If confirmed, the recent deaths would be the first Zika virus-related deaths ever reported, the release said.
Brazil’s Ministry of Health was notified of a man with a history of lupus and chronic use of corticosteroid drugs who was suspected of having dengue fever and died. Instead, reverse transcription PCR identified Zika virus genomes in blood and viscera samples. A 16-year–old patient who died in October also was suspected of having dengue fever; however, a blood analysis performed 1 week after the patient presented with a headache, nausea and rash indicated the presence of Zika virus. Further testing confirmed the results.
Officials from the Brazilian Ministry of Health said that findings are being released as they emerge. They recommend that all patients with Zika virus infection who have worsening conditions be treated with the same protocols used for severe dengue cases.
Zika virus associated with rise in microcephaly cases
The relationship between Zika virus and the increasing occurrence of microcephaly among infants in northeastern Brazil was based on test results that revealed the presence of Zika virus in blood and tissue samples from an infant born with microcephaly who died. An initial analysis suggests the risk of Zika virus infection is associated with the first 3 months of pregnancy, according to Brazil’s Ministry of Health.
Health officials noted the situation is unprecedented in scientific research, and this finding deserves attention.
Considering the increased vulnerability among pregnant women, officials are calling for additional research to investigate the role of Zika virus infection in the human body and how it affects a fetus.
As of Nov. 21, at least 739 cases of microcephaly were reported in nine states in Brazil, mainly in Pernambuco (n = 487), Paraíba (n = 96) and Sergipe (n = 54), according to WHO. However, as of Nov. 27, WHO officials claim they have not yet determined the cause of events.
As previously reported, microcephaly is a condition that affects newborns, in which the occipitofrontal circumference is smaller than average. The condition is diagnosed in children with a head circumference of two standard deviations below the mean compared with similarly aged children. Microcephaly is caused by genetic and environmental factors, leading to developmental problems. The condition is untreatable; however, early detection can boost quality of life.
In response to the recent events, Brazil declared a national public health emergency and the Ministry of Health is conducting clinical, laboratory and ultrasound analyses of infants and mothers. In addition, CDC representatives joined local officials to identify and evaluate additional cases of microcephaly and Zika virus.

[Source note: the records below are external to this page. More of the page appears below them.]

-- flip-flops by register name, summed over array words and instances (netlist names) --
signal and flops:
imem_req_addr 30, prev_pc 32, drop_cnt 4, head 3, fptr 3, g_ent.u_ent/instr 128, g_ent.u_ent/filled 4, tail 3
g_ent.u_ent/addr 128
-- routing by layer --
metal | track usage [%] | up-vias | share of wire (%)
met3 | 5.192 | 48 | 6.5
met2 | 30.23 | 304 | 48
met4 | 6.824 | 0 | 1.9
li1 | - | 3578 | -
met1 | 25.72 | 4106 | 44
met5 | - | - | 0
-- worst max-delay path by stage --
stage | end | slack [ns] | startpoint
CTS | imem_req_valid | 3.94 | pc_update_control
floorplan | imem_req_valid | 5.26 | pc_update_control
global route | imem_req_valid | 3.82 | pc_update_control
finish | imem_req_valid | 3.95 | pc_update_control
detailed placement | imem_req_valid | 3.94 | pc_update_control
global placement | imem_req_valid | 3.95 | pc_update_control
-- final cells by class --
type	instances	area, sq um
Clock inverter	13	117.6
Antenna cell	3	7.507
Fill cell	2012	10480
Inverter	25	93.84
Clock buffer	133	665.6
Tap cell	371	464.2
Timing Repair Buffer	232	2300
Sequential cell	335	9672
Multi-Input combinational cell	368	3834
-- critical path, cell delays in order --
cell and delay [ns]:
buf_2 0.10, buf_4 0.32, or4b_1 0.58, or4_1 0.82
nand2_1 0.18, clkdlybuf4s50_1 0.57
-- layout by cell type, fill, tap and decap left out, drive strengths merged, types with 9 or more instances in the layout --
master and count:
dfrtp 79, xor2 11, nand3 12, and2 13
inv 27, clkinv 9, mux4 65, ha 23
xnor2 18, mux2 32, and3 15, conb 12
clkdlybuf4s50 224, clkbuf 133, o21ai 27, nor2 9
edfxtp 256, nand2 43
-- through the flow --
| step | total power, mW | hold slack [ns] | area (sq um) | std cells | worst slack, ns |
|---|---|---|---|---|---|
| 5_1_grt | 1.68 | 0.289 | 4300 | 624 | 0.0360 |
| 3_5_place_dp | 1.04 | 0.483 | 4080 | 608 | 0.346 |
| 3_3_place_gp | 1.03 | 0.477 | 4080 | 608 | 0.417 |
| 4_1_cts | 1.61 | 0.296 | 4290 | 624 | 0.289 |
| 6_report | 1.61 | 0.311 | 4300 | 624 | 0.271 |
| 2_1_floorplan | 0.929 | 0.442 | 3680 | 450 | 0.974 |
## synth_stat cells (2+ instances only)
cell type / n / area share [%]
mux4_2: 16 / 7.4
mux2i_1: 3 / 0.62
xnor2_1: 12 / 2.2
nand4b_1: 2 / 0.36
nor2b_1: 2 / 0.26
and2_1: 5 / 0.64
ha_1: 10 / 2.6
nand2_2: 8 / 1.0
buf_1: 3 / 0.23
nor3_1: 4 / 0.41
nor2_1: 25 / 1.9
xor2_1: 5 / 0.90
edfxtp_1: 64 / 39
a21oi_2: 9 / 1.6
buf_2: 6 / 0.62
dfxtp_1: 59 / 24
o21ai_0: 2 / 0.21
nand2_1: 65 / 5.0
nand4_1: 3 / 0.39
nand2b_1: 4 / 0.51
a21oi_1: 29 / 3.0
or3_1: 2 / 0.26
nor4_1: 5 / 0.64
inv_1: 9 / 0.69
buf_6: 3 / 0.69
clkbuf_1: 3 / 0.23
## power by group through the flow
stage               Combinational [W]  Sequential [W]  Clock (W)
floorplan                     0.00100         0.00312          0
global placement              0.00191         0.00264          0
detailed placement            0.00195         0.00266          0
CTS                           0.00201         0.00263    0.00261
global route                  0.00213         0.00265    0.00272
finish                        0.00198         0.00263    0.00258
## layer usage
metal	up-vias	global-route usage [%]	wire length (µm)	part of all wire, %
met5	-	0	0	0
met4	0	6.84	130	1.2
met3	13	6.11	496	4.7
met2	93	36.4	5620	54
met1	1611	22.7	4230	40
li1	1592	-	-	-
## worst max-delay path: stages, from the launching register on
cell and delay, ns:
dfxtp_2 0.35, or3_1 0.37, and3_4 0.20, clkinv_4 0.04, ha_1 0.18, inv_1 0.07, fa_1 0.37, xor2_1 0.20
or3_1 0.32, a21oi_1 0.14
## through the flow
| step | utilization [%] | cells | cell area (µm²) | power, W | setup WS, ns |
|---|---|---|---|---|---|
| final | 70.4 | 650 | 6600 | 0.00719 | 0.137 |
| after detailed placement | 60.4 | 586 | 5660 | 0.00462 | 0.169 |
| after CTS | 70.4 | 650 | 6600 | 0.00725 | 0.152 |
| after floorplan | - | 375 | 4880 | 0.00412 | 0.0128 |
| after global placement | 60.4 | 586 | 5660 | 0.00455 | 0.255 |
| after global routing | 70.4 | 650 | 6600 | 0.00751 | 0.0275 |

A campaign was recently launched to increase cleaning and inspection protocols in mosquito breeding areas, according to the release, and a national plan involving 17 ministries is underway for combating transmission. The country’s ministry of health said plenty of financial resources are available to support their actions, which include extra support for prenatal care, psychosocial care, physical therapy, testing and early stimulation of infants.
Zika virus spreads in the Americas
According to WHO, Zika virus was detected in 14 Brazilian states, including São Paulo, Rio de Janeiro and Rio Grande do Norte, and has since spread to Central America. The first reported case of Zika virus in the Americas occurred in Chile in February 2014, and new infections emerged from the region until June 2014. The Pan American Health Organization (PAHO) and WHO also confirmed that four autochthonous cases of Zika virus infection were reported in Guatemala (n = 1) and El Salvador (n = 3). Recent outbreaks in other countries indicate the virus may spread to regions where the Aedes vector is found.
Due to the increased transmission of Zika virus, officials from the PAHO and WHO recommend that member states in the affected regions monitor cases of Zika virus infection and prepare all levels of health services for potential outbreaks. They also recommend developing a public communications strategy to reduce transmission, particularly in regions where the vector exists.